Amnistía Internacional ha pedido a los líderes de la insurgencia que pongan fin de inmediato a todos los ataques contra la población civil, que ordenen a todas las fuerzas bajo su mando que no ataquen a civiles ni bienes civiles en ninguna circunstancia, que retiren a toda persona sospechosa de perpetrar tales ataques de todo puesto donde pueda repetirlos y que condenen públicamente todos estos ataques.


Información complementaria

La insurgencia de las provincias de mayoría musulmana del sur de Tailandia, que resurgió a principios de 2004, se ha cobrado más de 3.500 vidas, en su mayoría civiles. Está formada por una serie inconexa de grupos dispares, que jamás han revelado totalmente su estructura organizativa, su liderazgo ni sus demandas, si bien se cree que actúan en el marco de un sistema formado al menos por células parcialmente autónomas. Raras veces se atribuyen la responsabilidad de sus ataques, y no han expresado de manera creíble el deseo de negociar con el gobierno tailandés.

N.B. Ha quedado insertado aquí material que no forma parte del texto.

File: src/rtl/ddr_rc_pkg.sv
package ddr_rc_pkg;

   // Memory cycle position inside one controller cycle
   typedef enum logic {
      SLOT_FIRST  = 1'b0,
      SLOT_SECOND = 1'b1
   } slot_e;

   localparam int STROBE_W = 3;

   function automatic slot_e next_slot(input slot_e cur);
      return (cur == SLOT_FIRST) ? SLOT_SECOND : SLOT_FIRST;
   endfunction

endpackage

File: src/rtl/ddr_rc_phase.sv
module ddr_rc_phase
   import ddr_rc_pkg::*;
(
   input  logic  clk_i,
   input  logic  rst_i,
   output slot_e ph_o
);

   slot_e ph_q;

   always_ff @(posedge clk_i) begin
      if (rst_i) begin
         ph_q <= SLOT_FIRST;
      end else begin
         ph_q <= next_slot(ph_q);
      end
   end

   assign ph_o = ph_q;


   phase_toggle_chk: assert property (@(posedge clk_i) disable iff (rst_i)
      !$past(rst_i) |-> (ph_q != $past(ph_q)));

endmodule

File: src/rtl/ddr_rc_lane2t.sv
module ddr_rc_lane2t
   import ddr_rc_pkg::*;
#(
   parameter int           W       = 8,
   parameter logic [W-1:0] RST_VAL = '0
) (
   input  logic         clk_i,
   input  logic         rst_i,
   input  logic         half_i,
   input  slot_e        ph_i,
   input  logic [W-1:0] d_i,
   output logic [W-1:0] q_o
);

   if (W < 1) begin : g_bad_width
      $error("ddr_rc_lane2t: W must be at least 1");
   end

   logic         load;
   logic [W-1:0] q_q;

   assign load = !half_i || (ph_i == SLOT_SECOND);

   always_ff @(posedge clk_i) begin
      if (rst_i) begin
         q_q <= RST_VAL;
      end else if (load) begin
         q_q <= d_i;
      end
   end

   assign q_o = q_q;


   hold_two_cycles_chk: assert property (@(posedge clk_i) disable iff (rst_i)
      (half_i && ph_i == SLOT_FIRST) |=> $stable(q_o));

endmodule

File: src/rtl/ddr_rc_pulse.sv
module ddr_rc_pulse
   import ddr_rc_pkg::*;
#(
   parameter int N          = 1,
   parameter bit ACTIVE_LOW = 1'b0,
   parameter bit LATE       = 1'b1
) (
   input  logic         clk_i,
   input  logic         rst_i,
   input  logic         half_i,
   input  slot_e        ph_i,
   input  logic [N-1:0] req_i,
   output logic [N-1:0] pin_o
);

   if (N < 1) begin : g_bad_count
      $error("ddr_rc_pulse: N must be at least 1");
   end

   logic [N-1:0] act_q;

   if (LATE) begin : g_late
      // Request waits one memory cycle, then pulses in the second slot
      logic [N-1:0] held_q;
      always_ff @(posedge clk_i) begin
         if (rst_i) begin
            act_q  <= '0;
            held_q <= '0;
         end else if (!half_i) begin
            act_q  <= req_i;
         end else if (ph_i == SLOT_SECOND) begin
            held_q <= req_i;
            act_q  <= '0;
         end else begin
            act_q  <= held_q;
         end
      end
   end else begin : g_early
      // Request pulses in the first slot of the window
      always_ff @(posedge clk_i) begin
         if (rst_i) begin
            act_q <= '0;
         end else if (!half_i) begin
            act_q <= req_i;
         end else if (ph_i == SLOT_SECOND) begin
            act_q <= req_i;
         end else begin
            act_q <= '0;
         end
      end
   end

   if (ACTIVE_LOW) begin : g_low
      assign pin_o = ~act_q;
   end else begin : g_high
      assign pin_o = act_q;
   end


   single_cycle_pulse_chk: assert property (@(posedge clk_i) disable iff (rst_i)
      (half_i && |act_q) |=> (!half_i || ((act_q & $past(act_q)) == '0)));


   pulse_slot_chk: assert property (@(posedge clk_i) disable iff (rst_i)
      (half_i && $past(half_i) && |act_q) |->
         (ph_i == (LATE ? SLOT_SECOND : SLOT_FIRST)));

endmodule

File: src/rtl/ddr_cmd_rate_conv.sv
module ddr_cmd_rate_conv
   import ddr_rc_pkg::*;
#(
   parameter int ADDR_W     = 14,
   parameter int BA_W       = 3,
   parameter int RANKS      = 2,
   parameter bit PULSE_LATE = 1'b1
) (
   input  logic              clk_mem_i,
   input  logic              rst_i,
   input  logic              half_rate_i,
   input  logic [RANKS-1:0]  cs_req_i,
   input  logic              ras_n_i,
   input  logic              cas_n_i,
   input  logic              we_n_i,
   input  logic [ADDR_W-1:0] addr_i,
   input  logic [BA_W-1:0]   ba_i,
   input  logic [RANKS-1:0]  cke_i,
   input  logic [RANKS-1:0]  odt_i,
   output logic              phase_o,
   output logic [RANKS-1:0]  mem_cs_n_o,
   output logic [RANKS-1:0]  mem_cke_o,
   output logic [RANKS-1:0]  mem_odt_o,
   output logic              mem_ras_n_o,
   output logic              mem_cas_n_o,
   output logic              mem_we_n_o,
   output logic [ADDR_W-1:0] mem_addr_o,
   output logic [BA_W-1:0]   mem_ba_o
);

   if (ADDR_W < 1 || BA_W < 1 || RANKS < 1) begin : g_bad_param
      $error("ddr_cmd_rate_conv: widths and rank count must be positive");
   end

   localparam logic [STROBE_W-1:0] STROBE_IDLE = '1;

   slot_e               ph;
   logic                no_cmd;
   logic [STROBE_W-1:0] strobe_d;
   logic [STROBE_W-1:0] strobe_q;

   assign no_cmd   = ~|cs_req_i;
   assign strobe_d = no_cmd ? STROBE_IDLE : {ras_n_i, cas_n_i, we_n_i};

   ddr_rc_phase i_phase (
      .clk_i (clk_mem_i),
      .rst_i (rst_i),
      .ph_o  (ph)
   );

   ddr_rc_lane2t #(.W(ADDR_W), .RST_VAL('0)) i_addr_lane (
      .clk_i  (clk_mem_i),
      .rst_i  (rst_i),
      .half_i (half_rate_i),
      .ph_i   (ph),
      .d_i    (addr_i),
      .q_o    (mem_addr_o)
   );

   ddr_rc_lane2t #(.W(BA_W), .RST_VAL('0)) i_ba_lane (
      .clk_i  (clk_mem_i),
      .rst_i  (rst_i),
      .half_i (half_rate_i),
      .ph_i   (ph),
      .d_i    (ba_i),
      .q_o    (mem_ba_o)
   );

   ddr_rc_lane2t #(.W(STROBE_W), .RST_VAL(STROBE_IDLE)) i_strobe_lane (
      .clk_i  (clk_mem_i),
      .rst_i  (rst_i),
      .half_i (half_rate_i),
      .ph_i   (ph),
      .d_i    (strobe_d),
      .q_o    (strobe_q)
   );

   ddr_rc_pulse #(.N(RANKS), .ACTIVE_LOW(1'b1), .LATE(PULSE_LATE)) i_cs_pulse (
      .clk_i  (clk_mem_i),
      .rst_i  (rst_i),
      .half_i (half_rate_i),
      .ph_i   (ph),
      .req_i  (cs_req_i),
      .pin_o  (mem_cs_n_o)
   );

   ddr_rc_pulse #(.N(RANKS), .ACTIVE_LOW(1'b0), .LATE(PULSE_LATE)) i_cke_pulse (
      .clk_i  (clk_mem_i),
      .rst_i  (rst_i),
      .half_i (half_rate_i),
      .ph_i   (ph),
      .req_i  (cke_i),
      .pin_o  (mem_cke_o)
   );

   ddr_rc_pulse #(.N(RANKS), .ACTIVE_LOW(1'b0), .LATE(PULSE_LATE)) i_odt_pulse (
      .clk_i  (clk_mem_i),
      .rst_i  (rst_i),
      .half_i (half_rate_i),
      .ph_i   (ph),
      .req_i  (odt_i),
      .pin_o  (mem_odt_o)
   );

   assign phase_o = ph;
   assign {mem_ras_n_o, mem_cas_n_o, mem_we_n_o} = strobe_q;


   full_rate_nop_chk: assert property (@(posedge clk_mem_i) disable iff (rst_i)
      (!$past(half_rate_i) && !$past(rst_i) && (&mem_cs_n_o)) |->
         ({mem_ras_n_o, mem_cas_n_o, mem_we_n_o} == STROBE_IDLE));


   reset_idle_chk: assert property (@(posedge clk_mem_i)
      $past(rst_i) |-> (&mem_cs_n_o && mem_cke_o == '0 && mem_odt_o == '0));

endmodule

Amnistía Internacional reconoce totalmente que el Real Gobierno Tailandés tiene el derecho y el deber de proteger a la población civil del sur del país mientras lleva a cabo su campaña contra la insurgencia. El 14 de enero de 2009, el primer ministro Abhisit señaló que el decreto de excepción vigente en el sur se había renovado 14 veces desde que comenzó a aplicarse en julio de 2005 y manifestó su intención de revisar sus disposiciones con objeto de revocarlo definitivamente y restablecer el control civil de las fuerzas de seguridad allí. Amnistía Internacional había pedido anteriormente que se reformará o eliminara la sección 14 de dicho decreto, que concede inmunidad penal a los funcionarios autores de violaciones de derechos humanos, incluida tortura (véase el informe de Amnistía Internacional Thailand: Torture in the southern counter-insurgency, ASA 39/001/2009). A pesar de que, en diciembre de 2008, tras conocerse los resultados de la autopsia, la investigación sobre la muerte bajo custodia del imán Yapha Kaseng determinó que había muerto torturado, el gobierno no ha entablado aún acciones penales contra los presuntos responsables.